## EXERCISE
Each line starting at the one that contains "setup_slack_margin: 5" and ending at the one that contains "crc_ok <= (s1_b == crc[7:0]);" must be returned exactly, and the rest of the listing is left out.

## DATA
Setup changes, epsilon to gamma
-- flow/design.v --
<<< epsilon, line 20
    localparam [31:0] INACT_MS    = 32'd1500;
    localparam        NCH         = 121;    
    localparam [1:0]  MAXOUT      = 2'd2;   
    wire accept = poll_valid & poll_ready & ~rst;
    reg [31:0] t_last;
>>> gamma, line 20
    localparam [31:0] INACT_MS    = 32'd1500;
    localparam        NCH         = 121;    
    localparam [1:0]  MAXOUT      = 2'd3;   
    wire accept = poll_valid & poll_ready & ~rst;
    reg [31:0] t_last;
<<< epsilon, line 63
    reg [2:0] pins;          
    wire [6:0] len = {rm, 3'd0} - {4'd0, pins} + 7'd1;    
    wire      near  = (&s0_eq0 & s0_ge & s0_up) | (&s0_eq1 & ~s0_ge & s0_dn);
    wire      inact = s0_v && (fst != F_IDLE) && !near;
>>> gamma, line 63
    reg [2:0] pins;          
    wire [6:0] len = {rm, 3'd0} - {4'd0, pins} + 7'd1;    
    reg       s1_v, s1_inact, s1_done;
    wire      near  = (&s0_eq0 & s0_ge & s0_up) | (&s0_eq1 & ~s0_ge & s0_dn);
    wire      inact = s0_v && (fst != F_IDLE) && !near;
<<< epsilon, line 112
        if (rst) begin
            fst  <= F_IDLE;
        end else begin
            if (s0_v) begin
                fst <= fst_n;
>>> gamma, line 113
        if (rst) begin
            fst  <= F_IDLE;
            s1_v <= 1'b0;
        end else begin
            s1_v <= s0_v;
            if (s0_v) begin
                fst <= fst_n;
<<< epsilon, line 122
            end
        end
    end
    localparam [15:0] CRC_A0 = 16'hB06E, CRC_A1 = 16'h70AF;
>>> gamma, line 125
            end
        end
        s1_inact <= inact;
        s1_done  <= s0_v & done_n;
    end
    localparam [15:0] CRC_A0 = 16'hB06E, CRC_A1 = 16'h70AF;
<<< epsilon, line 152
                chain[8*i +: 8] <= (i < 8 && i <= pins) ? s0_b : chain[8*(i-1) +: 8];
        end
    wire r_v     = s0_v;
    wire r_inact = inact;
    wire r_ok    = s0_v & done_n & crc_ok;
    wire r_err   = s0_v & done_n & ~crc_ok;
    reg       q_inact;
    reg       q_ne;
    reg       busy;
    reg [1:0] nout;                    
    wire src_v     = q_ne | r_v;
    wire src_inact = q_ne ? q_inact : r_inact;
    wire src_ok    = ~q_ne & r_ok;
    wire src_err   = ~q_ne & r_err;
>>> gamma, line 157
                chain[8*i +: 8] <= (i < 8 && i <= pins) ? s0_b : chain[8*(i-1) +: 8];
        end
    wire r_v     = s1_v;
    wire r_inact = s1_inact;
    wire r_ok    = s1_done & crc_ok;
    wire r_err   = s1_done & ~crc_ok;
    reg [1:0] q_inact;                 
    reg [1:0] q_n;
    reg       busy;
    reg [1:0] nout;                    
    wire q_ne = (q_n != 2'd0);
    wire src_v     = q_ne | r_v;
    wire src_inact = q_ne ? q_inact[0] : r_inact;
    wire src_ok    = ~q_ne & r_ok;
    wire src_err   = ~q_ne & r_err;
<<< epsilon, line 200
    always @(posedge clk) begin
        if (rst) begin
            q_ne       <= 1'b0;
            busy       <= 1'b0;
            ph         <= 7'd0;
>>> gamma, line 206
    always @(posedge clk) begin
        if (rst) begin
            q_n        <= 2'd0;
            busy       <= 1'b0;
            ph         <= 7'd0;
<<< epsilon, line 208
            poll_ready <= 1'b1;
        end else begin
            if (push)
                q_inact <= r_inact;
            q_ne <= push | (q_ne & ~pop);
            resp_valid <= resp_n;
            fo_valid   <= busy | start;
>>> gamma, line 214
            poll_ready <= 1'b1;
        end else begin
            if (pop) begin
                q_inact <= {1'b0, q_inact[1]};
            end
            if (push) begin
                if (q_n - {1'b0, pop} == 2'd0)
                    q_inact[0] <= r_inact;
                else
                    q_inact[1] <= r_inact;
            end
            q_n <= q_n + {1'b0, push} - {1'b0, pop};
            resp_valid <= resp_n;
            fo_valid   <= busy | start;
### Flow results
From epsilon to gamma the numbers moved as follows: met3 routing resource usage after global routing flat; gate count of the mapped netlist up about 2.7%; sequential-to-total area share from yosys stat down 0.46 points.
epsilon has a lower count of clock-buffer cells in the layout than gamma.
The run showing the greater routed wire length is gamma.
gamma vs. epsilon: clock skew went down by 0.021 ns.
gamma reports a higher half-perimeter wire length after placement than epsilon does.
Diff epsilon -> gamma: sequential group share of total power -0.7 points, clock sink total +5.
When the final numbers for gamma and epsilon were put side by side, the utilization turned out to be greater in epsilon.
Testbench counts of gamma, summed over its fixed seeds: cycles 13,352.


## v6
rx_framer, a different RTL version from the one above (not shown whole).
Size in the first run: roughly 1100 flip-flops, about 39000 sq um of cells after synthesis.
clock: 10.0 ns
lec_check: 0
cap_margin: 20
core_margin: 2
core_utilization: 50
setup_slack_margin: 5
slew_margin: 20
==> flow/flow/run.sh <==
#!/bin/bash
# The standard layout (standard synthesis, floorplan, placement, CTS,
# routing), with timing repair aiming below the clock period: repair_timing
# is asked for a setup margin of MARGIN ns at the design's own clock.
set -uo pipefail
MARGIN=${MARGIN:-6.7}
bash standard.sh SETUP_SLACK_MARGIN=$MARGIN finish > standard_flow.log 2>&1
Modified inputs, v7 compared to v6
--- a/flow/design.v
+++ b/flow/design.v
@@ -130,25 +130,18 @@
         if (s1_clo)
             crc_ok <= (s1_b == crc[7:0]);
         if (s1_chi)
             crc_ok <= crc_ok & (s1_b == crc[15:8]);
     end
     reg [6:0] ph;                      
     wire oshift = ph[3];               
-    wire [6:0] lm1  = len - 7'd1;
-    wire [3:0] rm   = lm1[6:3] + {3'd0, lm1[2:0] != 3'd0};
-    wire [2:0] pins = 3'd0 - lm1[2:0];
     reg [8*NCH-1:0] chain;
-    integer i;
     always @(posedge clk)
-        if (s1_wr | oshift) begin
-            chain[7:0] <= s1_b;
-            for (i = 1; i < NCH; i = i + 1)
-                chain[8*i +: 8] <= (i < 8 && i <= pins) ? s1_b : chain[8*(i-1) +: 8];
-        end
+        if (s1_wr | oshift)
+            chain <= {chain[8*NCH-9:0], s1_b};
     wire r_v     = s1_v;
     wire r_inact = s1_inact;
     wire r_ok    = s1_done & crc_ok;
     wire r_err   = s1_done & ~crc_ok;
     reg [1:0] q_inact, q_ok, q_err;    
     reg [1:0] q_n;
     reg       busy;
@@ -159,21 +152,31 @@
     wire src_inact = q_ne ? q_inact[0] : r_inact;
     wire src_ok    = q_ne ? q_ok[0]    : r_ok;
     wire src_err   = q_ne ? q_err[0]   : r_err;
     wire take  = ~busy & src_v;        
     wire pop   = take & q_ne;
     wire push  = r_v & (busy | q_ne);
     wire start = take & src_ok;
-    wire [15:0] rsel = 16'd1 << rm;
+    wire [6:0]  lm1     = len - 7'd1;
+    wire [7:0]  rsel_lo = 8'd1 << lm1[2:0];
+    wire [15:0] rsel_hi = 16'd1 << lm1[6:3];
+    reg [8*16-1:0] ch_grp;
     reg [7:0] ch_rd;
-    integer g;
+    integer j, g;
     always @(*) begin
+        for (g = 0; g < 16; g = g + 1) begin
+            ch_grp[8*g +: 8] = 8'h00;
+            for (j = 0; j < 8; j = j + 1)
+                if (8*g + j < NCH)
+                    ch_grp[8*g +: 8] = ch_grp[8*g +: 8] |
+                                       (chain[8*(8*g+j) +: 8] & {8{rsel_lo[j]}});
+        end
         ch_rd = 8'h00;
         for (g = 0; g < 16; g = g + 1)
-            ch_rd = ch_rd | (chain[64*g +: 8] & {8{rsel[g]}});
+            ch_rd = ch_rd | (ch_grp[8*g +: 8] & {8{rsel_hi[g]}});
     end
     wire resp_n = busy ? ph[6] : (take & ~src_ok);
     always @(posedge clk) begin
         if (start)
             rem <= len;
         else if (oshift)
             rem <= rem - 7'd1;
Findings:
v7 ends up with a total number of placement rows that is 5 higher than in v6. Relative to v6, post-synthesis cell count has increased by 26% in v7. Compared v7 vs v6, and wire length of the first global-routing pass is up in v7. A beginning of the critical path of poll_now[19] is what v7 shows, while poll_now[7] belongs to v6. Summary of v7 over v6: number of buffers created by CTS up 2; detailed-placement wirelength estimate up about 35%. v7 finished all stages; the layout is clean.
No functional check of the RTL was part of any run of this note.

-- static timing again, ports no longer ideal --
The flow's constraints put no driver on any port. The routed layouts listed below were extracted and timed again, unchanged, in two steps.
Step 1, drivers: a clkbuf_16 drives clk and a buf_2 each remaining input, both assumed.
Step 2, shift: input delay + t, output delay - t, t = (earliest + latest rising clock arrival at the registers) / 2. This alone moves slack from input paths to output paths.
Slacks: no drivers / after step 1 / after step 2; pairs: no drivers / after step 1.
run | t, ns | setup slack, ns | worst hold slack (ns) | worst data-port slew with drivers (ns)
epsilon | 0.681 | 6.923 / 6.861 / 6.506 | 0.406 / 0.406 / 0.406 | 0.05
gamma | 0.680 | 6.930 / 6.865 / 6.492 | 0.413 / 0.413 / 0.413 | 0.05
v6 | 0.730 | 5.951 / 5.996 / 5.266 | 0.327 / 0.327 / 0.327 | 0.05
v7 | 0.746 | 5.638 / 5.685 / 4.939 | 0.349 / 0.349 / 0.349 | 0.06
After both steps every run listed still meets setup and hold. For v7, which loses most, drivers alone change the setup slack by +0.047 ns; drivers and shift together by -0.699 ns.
Source: an optimization exercise on an open RTL-to-GDS flow (aim: a short achievable clock period and few clock cycles per item). Production flows keep margins and buffers that such runs may drop.
At most, simulation tests tie the RTL to the original design; equivalence was not proved.
Power is estimated from default activity; no workload was simulated.

Setup of run a:
==> flow/design.v <==
module ksih_keydec (
    input  wire [7:0] addr,
    output reg  [4:0] data
);
    always @(*) begin
        case (addr)
            8'hE7: data = 5'h00;
            8'h77: data = 5'h01;
            8'h7B: data = 5'h02;
            8'h7D: data = 5'h03;
            8'hB7: data = 5'h04;
            8'hBB: data = 5'h05;
            8'hBD: data = 5'h06;
            8'hD7: data = 5'h07;
            8'hDB: data = 5'h08;
            8'hDD: data = 5'h09;
            8'h7E: data = 5'h0A;
            8'hBE: data = 5'h0B;
            8'hDE: data = 5'h0C;
            8'hEE: data = 5'h0D;
            8'hED: data = 5'h0E;
            8'hEB: data = 5'h0F;
            default: data = 5'h10;
        endcase
    end
endmodule
This design comes from an exercise in tuning for small area and a short achievable clock period on the open sky130 flow, not from production work.
In this exercise RTL edits were held to simulation tests only and were not proved equivalent to the original.
Power and IR drop assume default switching activity.

== juniper ==
==> flow/design.v (excerpt) <==
module pwm_sched (
    input  wire        clk,
    input  wire        rst,         
    input  wire        tick,        
    input  wire        fault,       
    input  wire        cmd_valid,
    input  wire [31:0] cmd,
    output reg         rsp_valid,
    output reg         rsp_err,
    output wire [31:0] rsp_data,
    output wire [17:0] pwm_out
);
For scale: roughly 9300 cells after synthesis, about 930 flip-flops, ~89 I/O pins, roughly 0.069 sq mm of cells after synthesis.
Settings: LEC_CHECK=0, CAP_MARGIN=20, CORE_MARGIN=2, CORE_UTILIZATION=35, CTS_BUF_LIST=sky130_fd_sc_hd__clkbuf_8, CTS_CLUSTER_DIAMETER=60, CTS_CLUSTER_SIZE=14, PLACE_DENSITY=0.5, SLEW_MARGIN=20; clock period 100.0 ns.
standard.sh (not shown) runs the stock make flow with config.mk's settings and CLKGATE_MAP_FILE= SYNTH_SCRIPT=/design/flow/synth_recipe.tcl, a recipe that flattens the netlist after the stock synthesis.
==> flow/flow/run.sh <==
#!/bin/bash
# Own layout flow: the standard layout (standard.sh) with the synthesis
# step of flow/synth.tcl (ABC script below, adders left to ABC), and the
# port buffers made of buf_4 cells. Each tool's output is in orfs/logs;
# make's own output goes to flow_make.log in the work folder.
set -euo pipefail
W=$(cd "$(dirname "$0")/.." && pwd)
D=6000
printf 'strash\ndch\nmap -D %s\nstrash\ndch\nmap -D %s\ntopo\nstime -c\nbuffer -c\nupsize -c -D %s\ndnsize -c -D %s\nstime -c\n' $D $D $D $D > "$W/abc.script"
export MY_ABC_SCRIPT="$W/abc.script"
export MY_ABC_D=$D
bash "$W/standard.sh" SYNTH_SCRIPT="$W/flow/synth.tcl" ADDER_MAP_FILE= \
  BUFFER_PORTS_ARGS="-buffer_cell sky130_fd_sc_hd__buf_4" finish > "$W/flow_make.log" 2>&1
==> flow/flow/synth.tcl <==
proc synth {args} { yosys synth -nofsm -noshare {*}$args }
proc abc {args} {
  set rest {}
  set i 0
  while {$i < [llength $args]} {
    set a [lindex $args $i]
    if {$a eq "-script" || $a eq "-D"} { incr i 2; continue }
    lappend rest $a
    incr i
  }
  yosys abc -script $::env(MY_ABC_SCRIPT) -D $::env(MY_ABC_D) {*}$rest
}
source $::env(SCRIPTS_DIR)/synth.tcl
# left out here: clear keep_hierarchy, flatten, clean up, hide names made inside functions, write 1_2_yosys.v
Setup changes, juniper to amber
- a change of CTS_CLUSTER_SIZE from 14 to 12
==> flow/flow/run.sh <==
#!/bin/bash
# Own layout flow: the standard layout (standard.sh) with the synthesis
# step of flow/synth.tcl (ABC script below (no buffering pass), adders left to ABC), and the
# port buffers made of buf_4 cells. Each tool's output is in orfs/logs;
# make's own output goes to flow_make.log in the work folder.
set -euo pipefail
W=$(cd "$(dirname "$0")/.." && pwd)
D=6000
printf 'strash\ndch\nmap -D %s\nstrash\ndch\nmap -D %s\ntopo\nstime -c\nupsize -c -D %s\ndnsize -c -D %s\nstime -c\n' $D $D $D $D > "$W/abc.script"
export MY_ABC_SCRIPT="$W/abc.script"
export MY_ABC_D=$D
bash "$W/standard.sh" SYNTH_SCRIPT="$W/flow/synth.tcl" ADDER_MAP_FILE= \
  BUFFER_PORTS_ARGS="-buffer_cell sky130_fd_sc_hd__buf_4" finish > "$W/flow_make.log" 2>&1
## What came out
- Summary of amber over juniper: buffer count excluding the clock tree in the final layout rose by 11, setup slack fell by 0.28 ns.
- Diff juniper -> amber: final area was more or less identical, layout sequential cell count was more or less identical.
- amber completed every stage of the flow, and the final layout passed the timing, design-rule and antenna checks.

## ANSWER SECTION
setup_slack_margin: 5
slew_margin: 20
==> flow/flow/run.sh <==
#!/bin/bash
# The standard layout (standard synthesis, floorplan, placement, CTS,
# routing), with timing repair aiming below the clock period: repair_timing
# is asked for a setup margin of MARGIN ns at the design's own clock.
set -uo pipefail
MARGIN=${MARGIN:-6.7}
bash standard.sh SETUP_SLACK_MARGIN=$MARGIN finish > standard_flow.log 2>&1
Modified inputs, v7 compared to v6
--- a/flow/design.v
+++ b/flow/design.v
@@ -130,25 +130,18 @@
         if (s1_clo)
             crc_ok <= (s1_b == crc[7:0]);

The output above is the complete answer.